La voce dei direttori. "Sono davvero molto felice della visita di parlamentari - dice Enrico Sbriglia, segretario nazionale del sindacato (Sidipe) dei direttori delle carceri - sarebbe meglio però che non ci fossero solo ad agosto. Lo stato di emergenza, dichiarato lo scorso 13 gennaio dal ministero, non solo è ancora in atto, ma si aggrava giorno per giorno. Quella data ha sancito un'autocertificazione di impotenza di fronte alla quale, nonostante alcuni sforzi, si sta facendo, secondo il sindacato che rappresento, molto, ma molto poco. Sono sconfortato, da direttore. Da cittadino mi sento preso in giro. Nelle celle - prosegue Sbriglia - non vedo facce di criminali, ma solo sguardi di gente disperata, che spesso ha commesso reati per i quali il carcere, almeno così com'è, viene percepito come una punizione sproporzionata".

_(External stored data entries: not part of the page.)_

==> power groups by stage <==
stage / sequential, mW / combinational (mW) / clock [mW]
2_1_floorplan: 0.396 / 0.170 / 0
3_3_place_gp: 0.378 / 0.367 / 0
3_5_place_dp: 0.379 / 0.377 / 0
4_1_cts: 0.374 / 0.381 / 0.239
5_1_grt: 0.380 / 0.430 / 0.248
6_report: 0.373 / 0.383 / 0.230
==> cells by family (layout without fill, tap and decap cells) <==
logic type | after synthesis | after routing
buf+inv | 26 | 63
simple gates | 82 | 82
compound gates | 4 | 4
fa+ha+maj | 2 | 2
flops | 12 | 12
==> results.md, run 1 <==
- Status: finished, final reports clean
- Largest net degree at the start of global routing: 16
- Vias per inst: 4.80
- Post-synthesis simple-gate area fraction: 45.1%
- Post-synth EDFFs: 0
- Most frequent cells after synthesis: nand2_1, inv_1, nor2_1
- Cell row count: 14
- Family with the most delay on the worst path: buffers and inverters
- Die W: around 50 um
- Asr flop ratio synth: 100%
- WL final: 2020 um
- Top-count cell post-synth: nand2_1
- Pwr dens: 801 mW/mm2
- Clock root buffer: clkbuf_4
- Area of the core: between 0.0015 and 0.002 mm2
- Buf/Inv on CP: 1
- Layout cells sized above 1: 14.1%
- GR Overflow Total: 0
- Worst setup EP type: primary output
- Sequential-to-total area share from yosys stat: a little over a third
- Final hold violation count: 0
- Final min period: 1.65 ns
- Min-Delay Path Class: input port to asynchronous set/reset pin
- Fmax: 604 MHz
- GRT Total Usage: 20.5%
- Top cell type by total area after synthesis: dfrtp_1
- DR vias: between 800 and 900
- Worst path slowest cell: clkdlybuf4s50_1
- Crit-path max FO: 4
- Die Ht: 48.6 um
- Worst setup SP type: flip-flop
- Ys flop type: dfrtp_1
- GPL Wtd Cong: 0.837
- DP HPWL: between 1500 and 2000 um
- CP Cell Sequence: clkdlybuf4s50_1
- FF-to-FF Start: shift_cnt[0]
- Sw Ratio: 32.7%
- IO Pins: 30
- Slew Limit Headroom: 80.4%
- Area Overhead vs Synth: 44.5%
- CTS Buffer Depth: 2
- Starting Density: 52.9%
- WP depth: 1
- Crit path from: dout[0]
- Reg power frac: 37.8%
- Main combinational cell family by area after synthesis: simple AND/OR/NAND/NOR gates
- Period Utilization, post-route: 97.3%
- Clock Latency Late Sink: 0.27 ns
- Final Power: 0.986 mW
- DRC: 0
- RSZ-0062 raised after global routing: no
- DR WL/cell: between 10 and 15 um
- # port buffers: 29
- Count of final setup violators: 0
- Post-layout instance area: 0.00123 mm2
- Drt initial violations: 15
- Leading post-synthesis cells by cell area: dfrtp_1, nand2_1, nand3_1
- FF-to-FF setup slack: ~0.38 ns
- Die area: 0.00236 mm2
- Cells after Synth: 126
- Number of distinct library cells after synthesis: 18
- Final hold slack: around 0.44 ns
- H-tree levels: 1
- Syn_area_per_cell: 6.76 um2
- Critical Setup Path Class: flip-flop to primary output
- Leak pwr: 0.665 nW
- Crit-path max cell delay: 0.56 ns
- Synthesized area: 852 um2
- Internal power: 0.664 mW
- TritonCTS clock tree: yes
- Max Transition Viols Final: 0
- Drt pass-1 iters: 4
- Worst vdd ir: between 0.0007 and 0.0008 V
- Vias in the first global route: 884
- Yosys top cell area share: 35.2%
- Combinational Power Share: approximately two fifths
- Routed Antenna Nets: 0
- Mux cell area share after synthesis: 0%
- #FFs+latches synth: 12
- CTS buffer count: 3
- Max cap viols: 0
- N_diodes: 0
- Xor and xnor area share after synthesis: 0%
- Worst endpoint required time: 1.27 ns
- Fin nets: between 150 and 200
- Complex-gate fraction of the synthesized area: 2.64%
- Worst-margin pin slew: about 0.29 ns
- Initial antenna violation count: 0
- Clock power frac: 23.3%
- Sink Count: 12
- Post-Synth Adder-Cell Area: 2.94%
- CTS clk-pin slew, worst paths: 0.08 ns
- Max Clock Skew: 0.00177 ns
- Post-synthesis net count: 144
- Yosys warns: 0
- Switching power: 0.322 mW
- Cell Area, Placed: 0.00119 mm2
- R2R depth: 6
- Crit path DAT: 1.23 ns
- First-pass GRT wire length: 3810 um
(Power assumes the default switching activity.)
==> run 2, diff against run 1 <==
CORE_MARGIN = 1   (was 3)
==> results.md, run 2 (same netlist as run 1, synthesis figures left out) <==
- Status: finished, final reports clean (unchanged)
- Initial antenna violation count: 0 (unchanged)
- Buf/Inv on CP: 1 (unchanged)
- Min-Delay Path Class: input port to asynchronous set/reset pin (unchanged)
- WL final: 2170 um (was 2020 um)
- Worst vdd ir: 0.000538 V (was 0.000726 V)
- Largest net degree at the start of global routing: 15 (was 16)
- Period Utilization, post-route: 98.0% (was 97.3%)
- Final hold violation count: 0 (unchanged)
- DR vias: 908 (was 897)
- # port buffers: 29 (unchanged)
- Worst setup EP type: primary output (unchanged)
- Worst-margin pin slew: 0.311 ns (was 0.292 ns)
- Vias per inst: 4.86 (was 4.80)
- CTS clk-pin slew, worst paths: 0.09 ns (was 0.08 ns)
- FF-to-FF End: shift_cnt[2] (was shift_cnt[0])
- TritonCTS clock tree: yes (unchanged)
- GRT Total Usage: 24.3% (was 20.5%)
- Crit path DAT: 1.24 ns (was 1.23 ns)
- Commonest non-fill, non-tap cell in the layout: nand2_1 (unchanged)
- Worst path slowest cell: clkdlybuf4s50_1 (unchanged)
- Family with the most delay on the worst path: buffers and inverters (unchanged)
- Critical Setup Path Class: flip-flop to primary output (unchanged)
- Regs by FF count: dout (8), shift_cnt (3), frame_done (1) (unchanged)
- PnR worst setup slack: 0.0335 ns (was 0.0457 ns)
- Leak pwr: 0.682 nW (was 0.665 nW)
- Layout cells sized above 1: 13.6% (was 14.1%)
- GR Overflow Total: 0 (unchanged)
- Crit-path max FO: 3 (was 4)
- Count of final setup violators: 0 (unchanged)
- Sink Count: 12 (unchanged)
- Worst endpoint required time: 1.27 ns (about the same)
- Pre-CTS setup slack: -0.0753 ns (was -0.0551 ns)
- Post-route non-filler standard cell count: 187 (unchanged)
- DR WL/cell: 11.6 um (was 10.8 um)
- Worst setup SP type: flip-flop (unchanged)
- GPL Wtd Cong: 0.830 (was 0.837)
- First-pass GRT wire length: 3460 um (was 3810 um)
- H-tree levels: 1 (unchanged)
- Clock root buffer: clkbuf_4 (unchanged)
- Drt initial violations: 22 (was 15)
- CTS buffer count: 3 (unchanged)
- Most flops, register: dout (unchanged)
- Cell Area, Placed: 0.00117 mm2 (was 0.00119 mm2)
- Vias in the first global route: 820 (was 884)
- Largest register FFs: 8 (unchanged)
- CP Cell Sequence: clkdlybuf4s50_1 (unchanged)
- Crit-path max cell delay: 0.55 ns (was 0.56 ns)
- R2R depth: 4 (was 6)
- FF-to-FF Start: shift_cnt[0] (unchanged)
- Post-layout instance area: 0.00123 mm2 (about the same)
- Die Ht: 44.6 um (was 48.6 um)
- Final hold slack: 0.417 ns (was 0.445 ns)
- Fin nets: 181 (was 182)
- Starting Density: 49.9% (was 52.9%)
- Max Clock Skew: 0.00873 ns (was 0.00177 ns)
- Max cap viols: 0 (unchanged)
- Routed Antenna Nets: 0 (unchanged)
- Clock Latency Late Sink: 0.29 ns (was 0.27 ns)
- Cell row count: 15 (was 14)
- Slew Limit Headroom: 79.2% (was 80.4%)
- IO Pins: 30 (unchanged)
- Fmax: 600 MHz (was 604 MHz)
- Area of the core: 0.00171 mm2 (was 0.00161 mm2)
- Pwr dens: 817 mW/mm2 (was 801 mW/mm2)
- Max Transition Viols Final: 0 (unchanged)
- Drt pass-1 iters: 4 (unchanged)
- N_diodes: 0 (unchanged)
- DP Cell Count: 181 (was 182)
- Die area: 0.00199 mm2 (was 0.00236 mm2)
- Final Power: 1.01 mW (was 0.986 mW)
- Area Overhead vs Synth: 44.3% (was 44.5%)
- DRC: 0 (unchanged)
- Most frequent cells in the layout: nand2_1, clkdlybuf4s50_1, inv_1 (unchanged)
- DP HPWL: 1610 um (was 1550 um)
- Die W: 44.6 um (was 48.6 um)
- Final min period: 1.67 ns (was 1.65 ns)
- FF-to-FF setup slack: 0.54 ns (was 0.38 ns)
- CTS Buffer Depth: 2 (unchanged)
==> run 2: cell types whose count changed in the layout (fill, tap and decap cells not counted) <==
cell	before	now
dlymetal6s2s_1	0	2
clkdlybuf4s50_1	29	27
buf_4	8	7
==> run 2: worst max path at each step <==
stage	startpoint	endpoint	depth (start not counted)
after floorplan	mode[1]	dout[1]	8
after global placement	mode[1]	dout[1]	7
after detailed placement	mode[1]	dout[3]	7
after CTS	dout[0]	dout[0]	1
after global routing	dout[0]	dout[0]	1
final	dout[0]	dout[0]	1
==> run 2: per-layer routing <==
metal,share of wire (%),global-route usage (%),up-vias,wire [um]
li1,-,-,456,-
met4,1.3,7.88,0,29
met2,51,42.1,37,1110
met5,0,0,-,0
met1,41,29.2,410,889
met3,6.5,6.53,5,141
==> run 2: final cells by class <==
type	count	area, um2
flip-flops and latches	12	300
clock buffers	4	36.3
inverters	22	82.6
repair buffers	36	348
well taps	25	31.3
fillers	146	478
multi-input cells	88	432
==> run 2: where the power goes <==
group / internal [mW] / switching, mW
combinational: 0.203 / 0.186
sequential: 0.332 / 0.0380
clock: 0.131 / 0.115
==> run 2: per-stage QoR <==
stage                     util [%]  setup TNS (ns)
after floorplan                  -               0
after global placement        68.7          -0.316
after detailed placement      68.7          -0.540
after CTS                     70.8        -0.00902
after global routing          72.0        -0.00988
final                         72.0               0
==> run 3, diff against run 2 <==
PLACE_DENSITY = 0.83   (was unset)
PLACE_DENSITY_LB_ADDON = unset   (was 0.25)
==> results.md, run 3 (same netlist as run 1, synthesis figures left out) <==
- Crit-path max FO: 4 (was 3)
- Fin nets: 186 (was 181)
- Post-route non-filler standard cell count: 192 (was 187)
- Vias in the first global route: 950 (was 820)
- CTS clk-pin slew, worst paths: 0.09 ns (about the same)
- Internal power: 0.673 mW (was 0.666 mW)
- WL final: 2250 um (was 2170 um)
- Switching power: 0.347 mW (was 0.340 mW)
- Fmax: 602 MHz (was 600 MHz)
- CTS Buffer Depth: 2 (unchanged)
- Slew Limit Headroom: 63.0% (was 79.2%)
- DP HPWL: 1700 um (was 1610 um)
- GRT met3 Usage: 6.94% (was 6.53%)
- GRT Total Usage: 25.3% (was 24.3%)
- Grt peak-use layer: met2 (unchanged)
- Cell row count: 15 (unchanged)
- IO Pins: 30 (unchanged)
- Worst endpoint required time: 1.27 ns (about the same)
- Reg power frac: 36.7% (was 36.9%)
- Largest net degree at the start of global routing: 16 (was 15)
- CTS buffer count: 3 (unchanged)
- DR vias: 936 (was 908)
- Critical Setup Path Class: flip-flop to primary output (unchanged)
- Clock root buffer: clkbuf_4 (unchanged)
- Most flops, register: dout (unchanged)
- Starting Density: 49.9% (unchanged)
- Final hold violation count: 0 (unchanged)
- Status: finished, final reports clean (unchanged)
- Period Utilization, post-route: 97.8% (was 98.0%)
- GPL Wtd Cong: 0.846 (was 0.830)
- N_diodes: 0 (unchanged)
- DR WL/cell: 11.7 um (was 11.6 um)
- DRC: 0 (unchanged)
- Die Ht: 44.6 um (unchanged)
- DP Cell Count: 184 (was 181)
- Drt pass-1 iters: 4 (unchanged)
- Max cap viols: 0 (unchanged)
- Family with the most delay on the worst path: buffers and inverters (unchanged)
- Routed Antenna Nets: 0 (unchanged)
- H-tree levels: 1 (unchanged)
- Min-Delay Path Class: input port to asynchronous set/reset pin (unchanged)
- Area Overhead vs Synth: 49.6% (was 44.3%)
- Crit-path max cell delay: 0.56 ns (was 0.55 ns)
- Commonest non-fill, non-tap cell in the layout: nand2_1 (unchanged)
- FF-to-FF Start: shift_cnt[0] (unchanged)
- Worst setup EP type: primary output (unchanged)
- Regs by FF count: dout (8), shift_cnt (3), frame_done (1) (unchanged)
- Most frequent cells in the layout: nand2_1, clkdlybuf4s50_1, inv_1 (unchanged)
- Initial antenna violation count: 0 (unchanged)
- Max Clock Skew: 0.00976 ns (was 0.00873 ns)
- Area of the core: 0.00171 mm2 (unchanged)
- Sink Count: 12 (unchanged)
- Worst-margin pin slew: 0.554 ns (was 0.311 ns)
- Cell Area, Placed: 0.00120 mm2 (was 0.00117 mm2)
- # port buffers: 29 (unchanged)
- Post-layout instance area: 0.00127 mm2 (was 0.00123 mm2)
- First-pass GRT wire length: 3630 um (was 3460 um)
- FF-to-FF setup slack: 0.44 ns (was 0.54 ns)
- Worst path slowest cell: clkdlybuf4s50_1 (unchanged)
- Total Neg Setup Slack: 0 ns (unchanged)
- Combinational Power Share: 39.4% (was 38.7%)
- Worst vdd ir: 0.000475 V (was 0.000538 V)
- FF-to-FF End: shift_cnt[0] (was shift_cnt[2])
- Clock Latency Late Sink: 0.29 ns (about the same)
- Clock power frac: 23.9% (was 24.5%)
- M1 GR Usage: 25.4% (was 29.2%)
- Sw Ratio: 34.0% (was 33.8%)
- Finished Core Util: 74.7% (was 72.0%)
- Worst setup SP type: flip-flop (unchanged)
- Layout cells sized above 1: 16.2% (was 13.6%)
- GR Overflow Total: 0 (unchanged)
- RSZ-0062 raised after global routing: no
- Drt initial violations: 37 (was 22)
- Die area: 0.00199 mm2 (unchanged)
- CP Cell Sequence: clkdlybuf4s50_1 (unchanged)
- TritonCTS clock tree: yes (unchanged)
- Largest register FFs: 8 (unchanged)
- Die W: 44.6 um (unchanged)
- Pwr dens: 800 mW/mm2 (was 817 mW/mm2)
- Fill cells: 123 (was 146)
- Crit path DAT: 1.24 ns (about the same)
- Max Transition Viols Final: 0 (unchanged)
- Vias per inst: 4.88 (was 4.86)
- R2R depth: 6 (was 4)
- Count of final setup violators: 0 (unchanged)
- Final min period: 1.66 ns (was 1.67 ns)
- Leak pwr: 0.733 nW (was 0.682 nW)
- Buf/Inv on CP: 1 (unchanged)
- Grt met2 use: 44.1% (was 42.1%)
==> config.mk <==
export PLATFORM = sky130hd
export DESIGN_NAME = alu_sequencer
export DESIGN_NICKNAME = d
export VERILOG_FILES = /design/src/rtl/alu_sequencer.sv
export SDC_FILE = /design/constraint.sdc
export NUM_CORES = 1
export LEC_CHECK = 0
export CAP_MARGIN = 40
export CORE_MARGIN = 2
export CORE_UTILIZATION = 33
export CTS_BUF_LIST = sky130_fd_sc_hd__clkbuf_8
export DETAILED_ROUTE_END_ITERATION = 7
export DONT_BUFFER_PORTS = 1
export GPL_TIMING_DRIVEN = 0
export HOLD_SLACK_MARGIN = 0.12
export PLACE_DENSITY = 0.51
export SYNTH_ARGS = -nofsm -noshare
export SYNTH_HDL_FRONTEND = slang
export SYNTH_SLANG_ARGS = --single-unit
==> constraint.sdc <==
create_clock -name clk -period 2.14 [get_ports clk]
set_input_delay 0.321 -clock clk [delete_from_list [all_inputs] [get_ports clk]]
set_output_delay 0.321 -clock clk [all_outputs]
set_load 0.02 [all_outputs]
==> src/rtl/alu_sequencer.sv <==
// Command front-end for the shared-bus ALU: loads x then y, collects a one- or two-word
// result, and returns it through a single-entry buffer, with a watchdog on each result wait.
module alu_sequencer #(
  parameter int unsigned w       = 8,
  parameter int unsigned TIMEOUT = 64
) (
  input  logic           clk,
  input  logic           rst,
  input  logic           cmd_valid,
  output logic           cmd_ready,
  input  logic [1:0]     cmd_op,
  input  logic [w-1:0]   cmd_x,
  input  logic [w-1:0]   cmd_y,
  output logic [w-1:0]   alu_in,
  output logic [1:0]     alu_op,
  output logic           alu_valid,
  input  logic [w-1:0]   alu_o,
  input  logic           alu_ready,
  output logic           res_valid,
  input  logic           res_ready,
  output logic [2*w-1:0] res_data,
  output logic           res_err,
  output logic           busy
);

  localparam int unsigned TW = $clog2(TIMEOUT);
  localparam logic [TW-1:0] T_LAST = TW'(TIMEOUT - 1);

  typedef enum logic [2:0] {
    IDLE,
    LOAD_X,
    LOAD_Y,
    WAIT_HI,
    WAIT_LO,
    RESP
  } state_t;

  state_t        state_q, state_d;
  logic [1:0]    op_q, op_d;
  logic [w-1:0]  x_q, x_d;
  logic [w-1:0]  y_q, y_d;
  logic [w-1:0]  hi_q, hi_d;
  logic [w-1:0]  lo_q, lo_d;
  logic          err_q, err_d;
  logic [TW-1:0] timer_q, timer_d;
  logic [w-1:0]  alu_in_q, alu_in_d;
  logic [1:0]    alu_op_q, alu_op_d;
  logic          alu_valid_q, alu_valid_d;
  logic [TW-1:0] timer_inc;
  logic          timed_out;

  assign timer_inc = (timer_q == T_LAST) ? timer_q : timer_q + TW'(1);
  assign timed_out = (timer_q == T_LAST);

  always_comb begin
    state_d     = state_q;
    op_d        = op_q;
    x_d         = x_q;
    y_d         = y_q;
    hi_d        = hi_q;
    lo_d        = lo_q;
    err_d       = err_q;
    timer_d     = '0;
    alu_in_d    = '0;
    alu_op_d    = '0;
    alu_valid_d = 1'b0;

    case (state_q)
      IDLE: begin
        if (cmd_valid) begin
          op_d    = cmd_op;
          x_d     = cmd_x;
          y_d     = cmd_y;
          err_d   = 1'b0;
          state_d = LOAD_X;
        end
      end
      LOAD_X: state_d = LOAD_Y;
      LOAD_Y: begin
        // hi pre-cleared so one-word ops return a zero-extended result
        hi_d    = '0;
        lo_d    = '0;
        err_d   = 1'b0;
        state_d = op_q[1] ? WAIT_HI : WAIT_LO;
      end
      WAIT_HI: begin
        if (alu_ready) begin
          hi_d    = alu_o;
          state_d = WAIT_LO;
        end else if (timed_out) begin
          err_d   = 1'b1;
          hi_d    = '0;
          lo_d    = '0;
          state_d = RESP;
        end else begin
          timer_d = timer_inc;
        end
      end
      WAIT_LO: begin
        if (alu_ready) begin
          lo_d    = alu_o;
          state_d = RESP;
        end else if (timed_out) begin
          err_d   = 1'b1;
          hi_d    = '0;
          lo_d    = '0;
          state_d = RESP;
        end else begin
          timer_d = timer_inc;
        end
      end
      RESP: begin
        if (res_ready) begin
          err_d   = 1'b0;
          state_d = IDLE;
        end
      end
      default: state_d = IDLE;
    endcase

    // ALU bus is decoded from the next state so it leaves a register in step with the FSM
    alu_valid_d = (state_d == LOAD_X);
    if (state_d == LOAD_X) begin
      alu_in_d = x_d;
    end else if (state_d == LOAD_Y) begin
      alu_in_d = y_d;
    end
    if (state_d inside {LOAD_X, LOAD_Y, WAIT_HI, WAIT_LO}) begin
      alu_op_d = op_d;
    end
  end

  always_ff @(posedge clk or posedge rst) begin
    if (rst) begin
      state_q     <= IDLE;
      op_q        <= '0;
      x_q         <= '0;
      y_q         <= '0;
      hi_q        <= '0;
      lo_q        <= '0;
      err_q       <= 1'b0;
      timer_q     <= '0;
      alu_in_q    <= '0;
      alu_op_q    <= '0;
      alu_valid_q <= 1'b0;
    end else begin
      state_q     <= state_d;
      op_q        <= op_d;
      x_q         <= x_d;
      y_q         <= y_d;
      hi_q        <= hi_d;
      lo_q        <= lo_d;
      err_q       <= err_d;
      timer_q     <= timer_d;
      alu_in_q    <= alu_in_d;
      alu_op_q    <= alu_op_d;
      alu_valid_q <= alu_valid_d;
    end
  end

  assign cmd_ready = (state_q == IDLE);
  assign busy      = (state_q != IDLE);
  assign res_valid = (state_q == RESP);
  assign res_data  = {hi_q, lo_q};
  assign res_err   = err_q;
  assign alu_in    = alu_in_q;
  assign alu_op    = alu_op_q;
  assign alu_valid = alu_valid_q;

endmodule

==> reports/metrics.cfg, run 1 <==
[critical_path]
rrSetupSlack_ns = 0.25
endpoint_kind = output pin
rr_startpoint = timer_q[0]
timing.rr.end = lo_q[7]
worst-setup-path-type = reg2out
reg2reg_depth = 5
worst-path-max-fanout = 19
arrival_ns = 1.60
cp-start-kind = flip-flop
required_ns = 1.82

[die]
io_pins = 62
core_area_um2 = 5960
fp-row-count = 28
die_area_um2 = 6840
die_height_um = 82.7
start_util_pct = 34.3
die_w_um = 82.7

[final_layout]
syn_to_final_growth_pct = 13.0
diodes = 0
finalNetCount = 206
drive_above_1_share_pct = 18.9

[synthesis]
yosys.area.top_type_share_pct = 57.6
ys_warn_count = 0
ys_types = 41
synth_common_cells = dfrtp_1 (47), a22o_1 (16), nor2_1 (15), a22oi_1 (8)
synthCells = 166
synth_edf_count = 0
synth.most_common_cell = dfrtp_1
ys_ff_latch = 47
ys_async_sr_fraction_pct = 100
syn_nets = 198
syn-cell-area_um2 = 2040
synth_top_cell_by_area = dfrtp_1
synthFlopType = dfrtp_1
avgSynthCellArea_um2 = 12.3
synth_seq_area_share_pct = 57.6
synth_top_cells_by_area = dfrtp_1 (58%), a22o_1 (6.9%), mux2_2 (3.3%)

[cts]
cts_buffers = 5
clk_latency_ns = 0.30
clockBufferDepth = 2
clk_pin_slew_ns = 0.08
cts_tree = done
post_cts_buffers = 0
htree_levels = 2
root_buffer = clkbuf_8
cts_num_sinks = 47

[timing]
rsz0062_at_grt = no
drv_slew = 0
fin_hold_ws_ns = 0.161
post-route-period-util_pct = 90.0
tightest_slew_ns = 0.536
relSlewSlack_pct = 64.2
fmax_mhz = 519
fin_crit_ns = 1.93
skew_ns = 0.00534
setup_viol = 0
worst_slack_ns = 0.215
hold_viol = 0
setup_tns_ns = 0

[power]
p_leak_nw = 1.08
ir_drop_mv = 0.537
power.total_mw = 3.51
cellPowerDensity_nw_per_um2 = 1520

[status]
outcome = completed

[global_route]
grt_pass1_wl_um = 7230
grt_pass1_vias = 1401
grt_usage_pct = 14.4
overflow = 0
antenna_found_initial = 0
grt_max_degree = 26

[detailed_routing]
avgViaCountPerCell = 5.32
drt_iter0_markers = 27
drc = 0
routed_wl_um = 4450
first_pass_iters = 4
routedWlPerCell_um = 17.8
drtAntennaViolNets = 0
vias = 1330

[hold_path]
min_from = alu_o[1]
whs_path_depth = 1
hold_path_class = in2reg
min_to = lo_q[1]

[placed_design]
gp_congestion = 0.791
dp_hpwl_um = 3280
io_buffers = 0
dp_slack_ns = 0.235

[job]
maxCapViolCount = 0

state kept, by name (all words and copies together) (netlist names):
register   flops
alu_in         8
hi_q           8
lo_q           8
y_q            8
timer_q        6
state_q        3
alu_op         2
op_q           2
alu_valid      1
res_err        1
per-layer routing:
layer / wire [um] / global-route usage, %
met5: 0 / 0
met1: 1810 / 17.3
met2: 2180 / 23.2
met3: 385 / 5.00
met4: 65 / 6.23
through the flow:
| step | instance area [um2] | util [%] | instances |
|---|---|---|---|
| final | 2310 | 38.8 | 250 |
| after CTS | 2310 | 38.8 | 250 |
| after detailed placement | 2160 | 36.3 | 242 |
| after global routing | 2310 | 38.8 | 250 |
| after floorplan | 2040 | - | 166 |
| after global placement | 2140 | 35.9 | 241 |
worst max-delay path by stage:
stage | startpoint | end | slack, ns | depth (start not counted)
2_1_floorplan | state_q[0] | cmd_ready | 0.45 | 4
3_3_place_gp | state_q[0] | cmd_ready | 0.24 | 4
3_5_place_dp | state_q[0] | cmd_ready | 0.23 | 4
4_1_cts | state_q[0] | cmd_ready | 0.20 | 3
5_1_grt | timer_q[0] | lo_q[7] | 0.14 | 5
6_report | state_q[0] | cmd_ready | 0.21 | 3
worst max-delay path, cell delays in order, from the launching register on:
cell	delay, ns
dfrtp_1	0.44
buf_2	0.26
or3_4	0.42
inv_1	0.19
logic make-up after synthesis:
| logic type | synth area share [%] |
|---|---|
| XOR/XNOR | 1.71 |
| flip-flops | 57.6 |
| AND/OR/NAND/NOR | 12.6 |
| adder cells (fa/ha/maj) | 0.612 |
| AO/OA/AOI/OAI | 17.0 |
| multiplexers | 6.25 |
| buffers and inverters | 4.22 |
where the power goes:
part           total (mW)  switching [mW]  internal, mW
registers            1.64           0.437          1.20
clock network       0.752           0.290         0.462
logic                1.12           0.584         0.534
layout by cell type (no fill, tap or decap), types with 2 or more instances in the layout:
cell,synthesis,final
a21oi_1,6,6
a22o_1,16,16
a22oi_1,8,8
a31o_2,2,2
and2_1,4,4
and3_1,5,5
buf_6,2,2
bufinv_16,0,2
clkbuf_1,4,4
clkbuf_8,0,5
dfrtp_1,47,47
inv_1,4,4
mux2_2,6,6
mux2_4,4,4
nand2_1,6,6
nand2b_1,3,3
nand3_1,4,4
nor2_1,15,15
nor3_1,2,2
o21a_1,2,2
o21ai_0,2,2
xnor2_1,2,2
xor2_1,2,2
cell type report:
cell class / count / area [um2]
clock buffer: 5 / 68.8
clock inverter: 3 / 63.8
inverter: 4 / 15.0
timing repair buffer: 2 / 37.5
buffer: 9 / 67.6
tap: 75 / 93.8
multi-input combinational: 105 / 786
sequential: 47 / 1180
fill: 584 / 3650
timing repair:
item	in CTS	in global routing
endpoints found under the setup margin	1	0
endpoints found under the hold margin	22	0
resized for setup	1	0
hold buffers	1	0
Note: power is estimated with default switching activity, not from simulation.
==> run 2, diff against run 1 <==
CORE_UTILIZATION = 40   (was 33)
PLACE_DENSITY = 0.58   (was 0.51)
==> run 2 against run 1 <==
Effect of this change: sequential share of layout area up 0.64 points; critical path type unchanged; setup slack gained 0.041 ns; non-clock buffer count stayed put; fmax grew 2.2%.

L'idea sbagliata di sicurezza. "Nelle carceri - ha detto ancora il dottor Sbriglia, che è anche assessore alla sicurezza al comune di Trieste, per Generazione Italia, formazione attigua al Presidente della Camera Fini - si dimostra ogni giorno che l'idea della sicurezza raggiunta con esibizioni muscolari, come i miliari per strada, o l'ostentazione di forza con le armi a noi ci fa soridere, perché non funziona. Nelle celle l'unica cosa che porta a risultati - ha sottolineato Sbriglia - è il rispetto delle regole ispirate ad una logica di reinserimento sociale. Non c'è altro da fare".
Il rischio islamico. Rispetto al rischio paventato dal Sappe secondo il quale gli oltre 10mila detenuti in di fede islamica rappresenterebbero un pericolo di diffusione del fondamentalismo, soprattutto ora nella situazione di estremo nella vita nelle celle che - osserva Donato Capece, segretario del Sappe, appunto - potrebbe diventare il luogo in cui, sempre più spesso, piccoli criminali vengono tentati da membri di organizzazione terroristiche", il dottor Sdriglia replica così: "Vanno distinti coloro i quali, ancorché mussulmani, adottato subito gli stili di vita occidentali, tra alcol e droghe, da quanti invece restano fedeli ai precetti islamici. Questi ultimi possono essere invece considerati detenuti modello: pregano 5 volte al giorno, sono pacifici, rispettano le regole".